• TO DO:
Going through the data below, copy out each line where the word "layout" shows up.

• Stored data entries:
`config.mk`:
```
export PLATFORM = sky130hd
export DESIGN_NAME = prog_loader_flat
export DESIGN_NICKNAME = d
export VERILOG_FILES = /design/src/rtl/prog_loader_if.sv /design/src/rtl/prog_loader.sv /design/src/flat_wrapper.sv
export SDC_FILE = /design/constraint.sdc
export NUM_CORES = 1
export LEC_CHECK = 0
export ABC_AREA = 0
export CORE_MARGIN = 2
export CORE_UTILIZATION = 55
export CTS_CLUSTER_DIAMETER = 200
export DETAILED_ROUTE_END_ITERATION = 8
export GPL_TIMING_DRIVEN = 0
export PLACE_DENSITY = 0.89
export SLEW_MARGIN = 20
export SYNTH_ARGS = -nofsm -noshare
export SYNTH_HDL_FRONTEND = slang
export SYNTH_SLANG_ARGS = --single-unit
export TNS_END_PERCENT = 100
```
`constraint.sdc`:
```
create_clock -name clk -period 4.8 [get_ports clk]
set_clock_uncertainty 0.15 [all_clocks]
set_input_delay 1.44 -clock clk [delete_from_list [all_inputs] [get_ports clk]]
set_output_delay 1.44 -clock clk [all_outputs]
set_load 0.05 [all_outputs]
```
`src/rtl/prog_loader_if.sv`:
```
// Byte-stream input and instruction-memory write port of the program loader.
// The loader is the master of the memory write bus and consumes the byte stream.
interface prog_loader_if #(
  parameter int WIDTH  = 32,
  parameter int ADDR_W = 6
);
  logic              rx_valid;
  logic [7:0]        rx_data;
  logic              rx_ready;
  logic              imem_we;
  logic [ADDR_W-1:0] imem_addr;
  logic [WIDTH-1:0]  imem_wdata;

  modport master (
    input  rx_valid, rx_data,
    output rx_ready, imem_we, imem_addr, imem_wdata
  );

  modport slave (
    output rx_valid, rx_data,
    input  rx_ready, imem_we, imem_addr, imem_wdata
  );
endinterface

```
`src/rtl/prog_loader.sv`:
```
// Program loader: receives a framed program over a byte stream
// (0xA5, word count, little-endian words, XOR checksum), writes each
// completed word into the core's instruction memory and releases the
// core from reset only after a frame with a good checksum.
module prog_loader #(
  parameter int WIDTH = 32,
  parameter int DEPTH = 64
) (
  input  logic          clk,
  input  logic          rst,
  prog_loader_if.master bus,
  output logic          cpu_rst,
  output logic          busy,
  output logic          done,
  output logic          err
);

  localparam int         ADDR_W    = $clog2(DEPTH);
  localparam logic [7:0] MAGIC     = 8'hA5;
  localparam logic [8:0] DEPTH_MAX = 9'(DEPTH);

  typedef enum logic [2:0] {
    IDLE,
    LEN,
    DATA,
    CHK,
    DONE,
    ERR
  } state_t;

  state_t      state_q;
  state_t      state_d;
  logic [7:0]  len_q;
  logic [7:0]  word_cnt_q;
  logic [1:0]  byte_cnt_q;
  logic [7:0]  chk_q;
  logic [23:0] word_buf_q;

  logic accept;
  logic is_magic;
  logic len_bad;
  logic last_byte;
  logic last_word;

  assign accept    = bus.rx_valid && bus.rx_ready;
  assign is_magic  = (bus.rx_data == MAGIC);
  assign len_bad   = (bus.rx_data == 8'd0) || ({1'b0, bus.rx_data} > DEPTH_MAX);
  assign last_byte = (byte_cnt_q == 2'd3);
  assign last_word = (word_cnt_q == (len_q - 8'd1));

  // State register
  always_ff @(posedge clk) begin
    if (rst) begin
      state_q <= IDLE;
    end else begin
      state_q <= state_d;
    end
  end

  // Next-state decode and status outputs derived from the current state
  always_comb begin
    state_d = state_q;
    busy    = 1'b0;
    done    = 1'b0;
    err     = 1'b0;
    case (state_q)
      IDLE: begin
        if (accept && is_magic) state_d = LEN;
      end
      LEN: begin
        busy = 1'b1;
        if (accept) state_d = len_bad ? ERR : DATA;
      end
      DATA: begin
        busy = 1'b1;
        if (accept && last_byte && last_word) state_d = CHK;
      end
      CHK: begin
        busy = 1'b1;
        if (accept) state_d = (bus.rx_data == chk_q) ? DONE : ERR;
      end
      DONE: begin
        done = 1'b1;
        if (accept && is_magic) state_d = LEN;
      end
      ERR: begin
        err = 1'b1;
        if (accept && is_magic) state_d = LEN;
      end
      default: state_d = IDLE;
    endcase
  end

  // Frame datapath: word assembly, checksum, memory write strobe and core reset
  always_ff @(posedge clk) begin
    if (rst) begin
      len_q          <= 8'd0;
      word_cnt_q     <= 8'd0;
      byte_cnt_q     <= 2'd0;
      chk_q          <= 8'd0;
      word_buf_q     <= 24'd0;
      bus.rx_ready   <= 1'b0;
      bus.imem_we    <= 1'b0;
      bus.imem_addr  <= '0;
      bus.imem_wdata <= '0;
      cpu_rst        <= 1'b1;
    end else begin
      bus.rx_ready <= 1'b1;
      bus.imem_we  <= 1'b0;
      cpu_rst      <= (state_q != DONE);
      if (accept) begin
        case (state_q)
          LEN: begin
            if (!len_bad) begin
              len_q      <= bus.rx_data;
              word_cnt_q <= 8'd0;
              byte_cnt_q <= 2'd0;
              chk_q      <= 8'd0;
            end
          end
          DATA: begin
            chk_q      <= chk_q ^ bus.rx_data;
            byte_cnt_q <= byte_cnt_q + 2'd1;
            case (byte_cnt_q)
              2'd0: word_buf_q[7:0]   <= bus.rx_data;
              2'd1: word_buf_q[15:8]  <= bus.rx_data;
              2'd2: word_buf_q[23:16] <= bus.rx_data;
              default: begin
                bus.imem_we    <= 1'b1;
                bus.imem_addr  <= word_cnt_q[ADDR_W-1:0];
                bus.imem_wdata <= WIDTH'({bus.rx_data, word_buf_q});
                word_cnt_q     <= word_cnt_q + 8'd1;
              end
            endcase
          end
          default: ;
        endcase
      end
    end
  end

endmodule

```
`src/flat_wrapper.sv`:
```
// flat-port wrapper written by rule: the top's interface ports become plain ports
module prog_loader_flat 
#(
  parameter int WIDTH = 32,
  parameter int DEPTH = 64
)
  (clk, rst, cpu_rst, busy, done, err, bus_rx_valid, bus_rx_data, bus_rx_ready, bus_imem_we, bus_imem_addr, bus_imem_wdata);
  prog_loader_if #(.WIDTH(WIDTH), .ADDR_W((6))) bus_i ();
  input  logic clk;
  input  logic rst;
  output logic cpu_rst;
  output logic busy;
  output logic done;
  output logic err;
  input wire logic [$bits(bus_i.rx_valid)-1:0] bus_rx_valid;
  input wire logic [$bits(bus_i.rx_data)-1:0] bus_rx_data;
  output wire logic [$bits(bus_i.rx_ready)-1:0] bus_rx_ready;
  output wire logic [$bits(bus_i.imem_we)-1:0] bus_imem_we;
  output wire logic [$bits(bus_i.imem_addr)-1:0] bus_imem_addr;
  output wire logic [$bits(bus_i.imem_wdata)-1:0] bus_imem_wdata;
  assign bus_i.rx_valid = bus_rx_valid;
  assign bus_i.rx_data = bus_rx_data;
  assign bus_rx_ready = bus_i.rx_ready;
  assign bus_imem_we = bus_i.imem_we;
  assign bus_imem_addr = bus_i.imem_addr;
  assign bus_imem_wdata = bus_i.imem_wdata;
  prog_loader #(.WIDTH(WIDTH), .DEPTH(DEPTH)) u_core (.clk(clk), .rst(rst), .bus(bus_i), .cpu_rst(cpu_rst), .busy(busy), .done(done), .err(err));
endmodule
```
[Yosys cells after proc, flatten, opt, wreduce, memory -nomap -nowiden]
Index checks and enable logic that the tools add are counted.
Widths: inputs -> output; s select.
Storage, ports and cells
  register bits after elaboration: 94
  output and inout port bits: 44
  word-level logic and storage cells: 79
Operators by class
  reduce and logical (&&, ||, !) cells: 21
  add/sub/neg operators: 3
  $lt $le $gt $ge: 1
  equality and inequality tests: 18
  bitwise gates (word level): 5
  mux-type cells: 18
Operator list (count)
  $pmux 8 s2: 2
  $reduce_and 3->1: 6
  $eq 8x8->1: 2
  $mux 8: 2
  $mux 3: 5
  $pmux 3 s4: 1
  $reduce_or 3->1: 4
  $add 8x1->8 const B: 1
  $eq 8x8->1 const B: 1
  $gt 8x7->1 const B: 1
  $logic_not 8->1: 1
  $ne 2x1->1 const B: 4
  $reduce_and 4->1: 2
  $sub 8x1->8 const B: 1
  $xor 8x8->8: 1
  $eq 3x2->1 const B: 2
  $eq 3x3->1 const B: 2
  $mux 1: 6
  $eq 2x2->1 const B: 2
  $logic_and 1x1->1: 4
  $ne 2x2->1 const B: 2
  $not 1->1: 4
  $pmux 2 s2: 1
  $eq 3x1->1 const B: 1
  8 further kinds: 8

[Depth between registers and ports, before layout]
Gate-level depths: netlist of the first run.
  word-level depth: 5
  mapped depth: 8
  gate-level depth less buffers: 7

[Worst setup path before layout of the first run]
OpenSTA, ideal clock, no wires.
  kind: reg2out
  from: register u_core.state_q[2]
  to: output port done
  path slack: 1582 ps
  required time: 3210 ps
  stages on the path, launching flop included: 3
  arrival: 1628 ps
  cells stage by stage: dfxtp_1 inv_1 nor3_1
On the way
  word-level cells in the longest chain between the ends: 2
RTL lines
  start: declaration: RTL line prog_loader.sv:31  | state_t state_q;
  start signal: assignment: RTL line prog_loader.sv:56  | state_q <= state_d;
  $eq 3x3->1: RTL line prog_loader.sv:66  | case (state_q)
  $mux 1: RTL line prog_loader.sv:66
  end: declaration: RTL line flat_wrapper.sv:13  | output logic done;
Every way passes these cells.

[Final worst setup path of the first run]
  from: register u_core.state_q[1]
  to: output port err
On the way
  word-level cells in the longest chain between the ends: 2
RTL lines
  $eq 3x3->1: RTL line prog_loader.sv:66
  $mux 1: RTL line prog_loader.sv:66
  end: declaration: RTL line flat_wrapper.sv:14  | output logic err;
Every way passes these cells.
File: src/rtl/mont_encode.sv
// rtl/mont_encode.sv - 3-stage a*R mod q encoder (R = 2^16, q = 3329) via a*R2 + Montgomery reduction.
// Optional: MONT_RANGE_CHECK_EN builds a sticky err flag for accepted in_a >= Q.
module mont_encode #(
  parameter int DATA_W = 12,
  parameter int Q      = 3329,
  parameter int R2     = 1353,
  parameter int QINV   = 3327,
  parameter int N      = 256
) (
  input logic         clk,
  input logic         rst,
  mont_encode_if.slave bus
);
  localparam int TW = 2 * DATA_W;
  localparam int CW = $clog2(N);

  logic              adv;
  logic              fire_out;
  logic              v1_q;
  logic [TW-1:0]     t1_q, t1_d;
  logic              v2_q;
  logic [TW-1:0]     t2_q;
  logic [15:0]       m2_q, m2_d;
  logic              out_valid_q;
  logic [DATA_W-1:0] out_r_q, out_r_d;
  logic [CW-1:0]     cnt_q, cnt_d;
  logic [29:0]       sum;
  logic [13:0]       u;

  assign adv      = !out_valid_q || bus.out_ready;
  assign fire_out = out_valid_q && bus.out_ready;

  always_comb begin
    t1_d = TW'(bus.in_a) * TW'(R2);
    m2_d = t1_q[15:0] * 16'(QINV);
    // t < Q*2^16 keeps u below 2Q, so one conditional subtract suffices
    sum  = 30'(t2_q) + 30'(m2_q) * 30'(Q);
    u    = 14'(sum >> 16);
    out_r_d = (u >= 14'(Q)) ? DATA_W'(u - 14'(Q)) : DATA_W'(u);
  end

  always_comb begin
    cnt_d = cnt_q;
    if (fire_out) begin
      cnt_d = (cnt_q == CW'(N - 1)) ? '0 : cnt_q + 1'b1;
    end
  end

  always_ff @(posedge clk or posedge rst) begin
    if (rst) begin
      v1_q        <= 1'b0;
      t1_q        <= '0;
      v2_q        <= 1'b0;
      t2_q        <= '0;
      m2_q        <= '0;
      out_valid_q <= 1'b0;
      out_r_q     <= '0;
      cnt_q       <= '0;
    end else begin
      if (adv) begin
        v1_q        <= bus.in_valid;
        t1_q        <= t1_d;
        v2_q        <= v1_q;
        t2_q        <= t1_q;
        m2_q        <= m2_d;
        out_valid_q <= v2_q;
        if (v2_q) begin
          out_r_q <= out_r_d;
        end
      end
      cnt_q <= cnt_d;
    end
  end

  assign bus.in_ready  = adv;
  assign bus.out_valid = out_valid_q;
  assign bus.out_r     = out_r_q;
  assign bus.out_last  = out_valid_q && (cnt_q == CW'(N - 1));

`ifdef MONT_RANGE_CHECK_EN
  logic err_q;

  always_ff @(posedge clk or posedge rst) begin
    if (rst) begin
      err_q <= 1'b0;
    end else if (bus.in_valid && adv && (bus.in_a >= DATA_W'(Q))) begin
      err_q <= 1'b1;
    end
  end

  assign bus.err = err_q;
`else
  assign bus.err = 1'b0;
`endif
endmodule

File: src/flat_wrapper.sv
// flat-port wrapper written by rule: the top's interface ports become plain ports
module mont_encode_flat 
#(
  parameter int DATA_W = 12,
  parameter int Q      = 3329,
  parameter int R2     = 1353,
  parameter int QINV   = 3327,
  parameter int N      = 256
)
  (clk, rst, bus_in_valid, bus_in_a, bus_out_ready, bus_in_ready, bus_out_valid, bus_out_r, bus_out_last, bus_err);
  mont_encode_if #(.DATA_W(DATA_W)) bus_i ();
  input logic clk;
  input logic rst;
  input wire logic [$bits(bus_i.in_valid)-1:0] bus_in_valid;
  input wire logic [$bits(bus_i.in_a)-1:0] bus_in_a;
  input wire logic [$bits(bus_i.out_ready)-1:0] bus_out_ready;
  output wire logic [$bits(bus_i.in_ready)-1:0] bus_in_ready;
  output wire logic [$bits(bus_i.out_valid)-1:0] bus_out_valid;
  output wire logic [$bits(bus_i.out_r)-1:0] bus_out_r;
  output wire logic [$bits(bus_i.out_last)-1:0] bus_out_last;
  output wire logic [$bits(bus_i.err)-1:0] bus_err;
  assign bus_i.in_valid = bus_in_valid;
  assign bus_i.in_a = bus_in_a;
  assign bus_i.out_ready = bus_out_ready;
  assign bus_in_ready = bus_i.in_ready;
  assign bus_out_valid = bus_i.out_valid;
  assign bus_out_r = bus_i.out_r;
  assign bus_out_last = bus_i.out_last;
  assign bus_err = bus_i.err;
  mont_encode #(.DATA_W(DATA_W), .Q(Q), .R2(R2), .QINV(QINV), .N(N)) u_core (.clk(clk), .rst(rst), .bus(bus_i));
endmodule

• SOLUTION TO THIS PROBLEM:
[Depth between registers and ports, before layout]
[Worst setup path before layout of the first run]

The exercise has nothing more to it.